How to Photo ID a Great White Shark
Posted by Maria Geoly on March 16, 2023
Photographing dorsal fins of great white sharks helps contribute to population assessments.
Have you ever bought a species identification book or downloaded an app like iNaturalist? If the answer is yes, that means you are both a naturalist and participating in citizen science! Chances are, your photos and sighting records have helped either a population assessment or a spatial distribution study of at least one species. In the field of shark science, citizen science plays an important role in identifying individuals of a population. Much like the paparazzi trying to photograph elusive celebrities, endangered and vulnerable species such as great white sharks often have their own paparazzi of researchers and tourists taking photos of them. However, unlike celebrities, these sharks benefit from having their photo taken. In this blog we will explain how to identify great white sharks based on their dorsal fin and why photographing them is important.

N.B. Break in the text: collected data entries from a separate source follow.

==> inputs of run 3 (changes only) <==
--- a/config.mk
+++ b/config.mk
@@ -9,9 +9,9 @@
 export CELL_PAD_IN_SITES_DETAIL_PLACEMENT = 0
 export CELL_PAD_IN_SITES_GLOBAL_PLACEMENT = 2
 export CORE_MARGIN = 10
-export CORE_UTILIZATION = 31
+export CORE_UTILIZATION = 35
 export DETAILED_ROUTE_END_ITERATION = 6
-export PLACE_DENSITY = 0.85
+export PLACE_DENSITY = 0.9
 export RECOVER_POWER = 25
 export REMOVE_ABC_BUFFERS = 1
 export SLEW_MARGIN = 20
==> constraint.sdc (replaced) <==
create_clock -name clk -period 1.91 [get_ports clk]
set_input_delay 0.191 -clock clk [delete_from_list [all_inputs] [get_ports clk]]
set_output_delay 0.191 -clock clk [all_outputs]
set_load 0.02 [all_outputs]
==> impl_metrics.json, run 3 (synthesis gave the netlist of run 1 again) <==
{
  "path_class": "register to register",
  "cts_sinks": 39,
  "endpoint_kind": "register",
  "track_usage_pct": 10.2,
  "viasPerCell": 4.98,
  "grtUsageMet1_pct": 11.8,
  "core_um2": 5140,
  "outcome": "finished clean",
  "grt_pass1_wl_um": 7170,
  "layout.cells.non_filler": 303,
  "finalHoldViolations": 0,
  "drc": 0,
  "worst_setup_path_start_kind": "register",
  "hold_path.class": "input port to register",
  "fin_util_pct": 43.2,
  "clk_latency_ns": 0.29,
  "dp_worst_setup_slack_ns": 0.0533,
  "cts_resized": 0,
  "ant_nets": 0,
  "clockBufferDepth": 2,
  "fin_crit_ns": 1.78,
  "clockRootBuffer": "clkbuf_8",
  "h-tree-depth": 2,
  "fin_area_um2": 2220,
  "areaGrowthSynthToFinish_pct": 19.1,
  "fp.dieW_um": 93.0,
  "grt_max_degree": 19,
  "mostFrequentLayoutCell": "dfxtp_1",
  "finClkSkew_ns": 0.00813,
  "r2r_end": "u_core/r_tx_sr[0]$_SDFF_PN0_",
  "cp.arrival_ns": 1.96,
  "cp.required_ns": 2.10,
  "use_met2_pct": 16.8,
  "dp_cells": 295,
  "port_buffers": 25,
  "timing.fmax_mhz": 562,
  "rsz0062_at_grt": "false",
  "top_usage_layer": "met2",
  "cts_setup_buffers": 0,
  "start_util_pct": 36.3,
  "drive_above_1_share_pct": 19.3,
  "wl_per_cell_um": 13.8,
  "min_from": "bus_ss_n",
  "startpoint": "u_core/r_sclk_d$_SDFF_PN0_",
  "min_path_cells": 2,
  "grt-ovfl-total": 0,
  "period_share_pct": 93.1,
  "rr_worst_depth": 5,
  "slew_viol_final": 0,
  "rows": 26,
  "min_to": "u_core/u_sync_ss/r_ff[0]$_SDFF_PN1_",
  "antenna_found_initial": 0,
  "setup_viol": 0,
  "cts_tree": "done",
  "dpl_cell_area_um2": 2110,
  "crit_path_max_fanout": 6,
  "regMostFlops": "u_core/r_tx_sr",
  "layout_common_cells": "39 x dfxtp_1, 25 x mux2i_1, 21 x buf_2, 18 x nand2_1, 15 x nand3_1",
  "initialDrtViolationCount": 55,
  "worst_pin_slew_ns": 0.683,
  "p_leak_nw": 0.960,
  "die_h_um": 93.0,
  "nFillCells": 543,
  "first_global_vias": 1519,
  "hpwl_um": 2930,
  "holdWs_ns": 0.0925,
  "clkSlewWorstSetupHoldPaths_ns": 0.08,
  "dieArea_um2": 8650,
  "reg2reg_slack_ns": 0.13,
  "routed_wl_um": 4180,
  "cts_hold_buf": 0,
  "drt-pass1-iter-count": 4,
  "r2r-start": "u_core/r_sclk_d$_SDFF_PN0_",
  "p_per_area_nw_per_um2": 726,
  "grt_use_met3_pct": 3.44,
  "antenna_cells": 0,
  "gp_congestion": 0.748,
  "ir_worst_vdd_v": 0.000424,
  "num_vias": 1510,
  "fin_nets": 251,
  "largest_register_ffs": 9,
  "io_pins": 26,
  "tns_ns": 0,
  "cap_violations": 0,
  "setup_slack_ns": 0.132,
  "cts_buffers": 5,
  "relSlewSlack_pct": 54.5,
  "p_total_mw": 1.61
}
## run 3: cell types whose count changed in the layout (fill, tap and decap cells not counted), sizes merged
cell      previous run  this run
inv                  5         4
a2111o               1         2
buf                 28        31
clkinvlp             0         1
`config.mk`:
```
export PLATFORM = sky130hd
export DESIGN_NAME = adc_spi_reader
export DESIGN_NICKNAME = d
export VERILOG_FILES = /design/src/rtl/adc_spi_reader_pkg.sv /design/src/rtl/adc_spi_reader_half_tick.sv /design/src/rtl/adc_spi_reader.sv
export SDC_FILE = /design/constraint.sdc
export NUM_CORES = 1
export LEC_CHECK = 0
export CAP_MARGIN = 10
export CORE_MARGIN = 2
export CORE_UTILIZATION = 42
export CTS_CLUSTER_DIAMETER = 120
export DETAILED_ROUTE_END_ITERATION = 6
export PLACE_DENSITY = 0.7
export SLEW_MARGIN = 10
export SYNTH_ARGS = -nofsm -noshare
export SYNTH_HDL_FRONTEND = slang
export SYNTH_SLANG_ARGS = --single-unit
```
`constraint.sdc`:
```
create_clock -name CLK -period 2.3 [get_ports CLK]
set_input_delay 0.23 -clock CLK [delete_from_list [all_inputs] [get_ports CLK]]
set_output_delay 0.23 -clock CLK [all_outputs]
set_load 0.02 [all_outputs]
```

Like the human fingerprint, every dorsal fin of a great white shark is unique. This uniqueness can change over a long period of time. Lucky for us researchers, this is also the easiest part of a great white to photograph. Great white sharks are frequently observed at or near the surface, especially during predation events, which makes for great photo opportunities. No extra equipment (or gumption) necessary. If the shark is perpendicular to you and the opportunity to take a fin ID photo presents itself, the most important thing is limiting motion blur. This can be done by making sure your shutter speed is double the length of your telephoto lens (when shooting with a DSLR or mirrorless camera), or making sure you are not shooting in Night Mode on a mobile phone. Limiting motion blur is important because the fine details of a white shark fin are what allows us to tell individuals apart.
So you’ve taken the photo, how do you identify the individual? The answer is by recognising the series of notches on the trailing edge! They may also have pieces of their fin missing, copepods (even though those change quite frequently) and black and white pigmentation.
Why is identifying great white sharks important? When you are able to identify individuals, you are able to “mark” them with an ID and recapture them through photographs time and time again. Once a recapture history of individuals is established, programs can run population models under many different hypotheses, which can allow for estimations of a population size, within a range, with a certain degree of confidence. Why is that important? If we can assess a population we can provide such a population with a conservation status and monitor its conservation trend in the years to come.
So, if you are lucky enough to see a dorsal fin pop out of the water, snap a photo and send it to your local researchers! Research and conservation is most successful with community help.